EXERCISE INSTRUCTIONS – Answer with one number only: how many lines in this material contain the word "else"?
====== MATERIALS PROVIDED ======
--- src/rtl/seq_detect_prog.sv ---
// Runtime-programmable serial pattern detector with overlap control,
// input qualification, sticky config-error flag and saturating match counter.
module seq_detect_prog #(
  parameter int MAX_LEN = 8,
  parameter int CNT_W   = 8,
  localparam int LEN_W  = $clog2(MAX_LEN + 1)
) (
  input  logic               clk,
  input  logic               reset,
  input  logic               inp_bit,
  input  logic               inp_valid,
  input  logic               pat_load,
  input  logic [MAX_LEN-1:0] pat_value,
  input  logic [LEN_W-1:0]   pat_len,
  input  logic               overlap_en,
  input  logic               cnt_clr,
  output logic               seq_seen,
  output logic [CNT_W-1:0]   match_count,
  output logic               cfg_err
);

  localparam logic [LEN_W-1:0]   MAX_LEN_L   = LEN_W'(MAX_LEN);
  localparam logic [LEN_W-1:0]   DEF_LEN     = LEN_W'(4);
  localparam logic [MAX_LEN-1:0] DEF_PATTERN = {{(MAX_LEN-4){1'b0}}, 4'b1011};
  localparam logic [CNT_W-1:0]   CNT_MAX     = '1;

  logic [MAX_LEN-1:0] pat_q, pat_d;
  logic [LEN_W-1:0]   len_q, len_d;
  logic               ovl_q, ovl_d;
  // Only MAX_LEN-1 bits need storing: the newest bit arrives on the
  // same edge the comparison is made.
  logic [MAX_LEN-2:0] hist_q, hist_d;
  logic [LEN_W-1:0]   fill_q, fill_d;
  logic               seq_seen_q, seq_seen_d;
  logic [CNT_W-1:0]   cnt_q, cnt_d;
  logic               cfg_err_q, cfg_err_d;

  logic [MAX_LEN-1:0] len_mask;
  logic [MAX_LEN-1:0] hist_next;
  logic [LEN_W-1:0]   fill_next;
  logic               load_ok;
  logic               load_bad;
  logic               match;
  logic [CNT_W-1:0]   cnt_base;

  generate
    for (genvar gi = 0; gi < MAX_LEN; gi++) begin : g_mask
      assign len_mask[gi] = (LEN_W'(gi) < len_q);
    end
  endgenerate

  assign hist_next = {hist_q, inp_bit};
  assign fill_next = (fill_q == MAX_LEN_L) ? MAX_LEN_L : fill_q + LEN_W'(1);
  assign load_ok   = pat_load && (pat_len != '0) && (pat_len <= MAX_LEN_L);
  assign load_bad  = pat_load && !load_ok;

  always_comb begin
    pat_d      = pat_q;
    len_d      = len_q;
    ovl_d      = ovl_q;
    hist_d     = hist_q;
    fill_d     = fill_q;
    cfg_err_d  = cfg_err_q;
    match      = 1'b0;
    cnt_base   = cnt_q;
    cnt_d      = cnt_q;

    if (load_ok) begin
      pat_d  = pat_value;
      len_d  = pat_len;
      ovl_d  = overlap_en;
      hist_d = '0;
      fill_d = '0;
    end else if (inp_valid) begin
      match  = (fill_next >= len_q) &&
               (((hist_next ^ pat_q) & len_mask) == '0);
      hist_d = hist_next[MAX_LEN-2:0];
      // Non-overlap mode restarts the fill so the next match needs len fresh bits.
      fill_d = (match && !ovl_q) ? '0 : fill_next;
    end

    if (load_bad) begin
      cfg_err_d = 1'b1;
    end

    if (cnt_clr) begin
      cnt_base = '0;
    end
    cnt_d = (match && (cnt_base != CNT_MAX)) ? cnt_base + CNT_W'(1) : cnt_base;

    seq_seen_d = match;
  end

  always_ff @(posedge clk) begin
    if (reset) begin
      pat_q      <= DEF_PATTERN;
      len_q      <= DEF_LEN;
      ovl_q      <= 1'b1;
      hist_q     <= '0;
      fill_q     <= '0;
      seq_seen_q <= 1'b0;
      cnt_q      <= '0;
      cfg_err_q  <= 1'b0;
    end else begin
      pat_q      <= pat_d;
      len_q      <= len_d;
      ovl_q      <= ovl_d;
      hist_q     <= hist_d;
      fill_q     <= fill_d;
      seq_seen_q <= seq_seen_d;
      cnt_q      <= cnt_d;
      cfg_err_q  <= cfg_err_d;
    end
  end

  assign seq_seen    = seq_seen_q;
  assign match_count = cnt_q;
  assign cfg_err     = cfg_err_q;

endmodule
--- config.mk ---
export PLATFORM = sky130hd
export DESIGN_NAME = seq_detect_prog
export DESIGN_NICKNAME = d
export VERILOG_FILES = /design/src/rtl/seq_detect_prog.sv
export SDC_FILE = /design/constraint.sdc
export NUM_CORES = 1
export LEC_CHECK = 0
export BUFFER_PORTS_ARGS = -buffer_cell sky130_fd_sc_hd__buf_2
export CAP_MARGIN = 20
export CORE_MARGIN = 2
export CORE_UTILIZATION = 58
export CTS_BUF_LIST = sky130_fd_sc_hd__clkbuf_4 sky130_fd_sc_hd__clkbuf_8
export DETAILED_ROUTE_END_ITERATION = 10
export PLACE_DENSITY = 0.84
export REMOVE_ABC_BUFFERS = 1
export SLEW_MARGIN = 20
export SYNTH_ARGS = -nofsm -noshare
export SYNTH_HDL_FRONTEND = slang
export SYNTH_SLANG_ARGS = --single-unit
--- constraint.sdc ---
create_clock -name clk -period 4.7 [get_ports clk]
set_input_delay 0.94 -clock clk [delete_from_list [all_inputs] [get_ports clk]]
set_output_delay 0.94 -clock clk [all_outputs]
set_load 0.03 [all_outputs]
======
EXPECTED OUTPUT – 2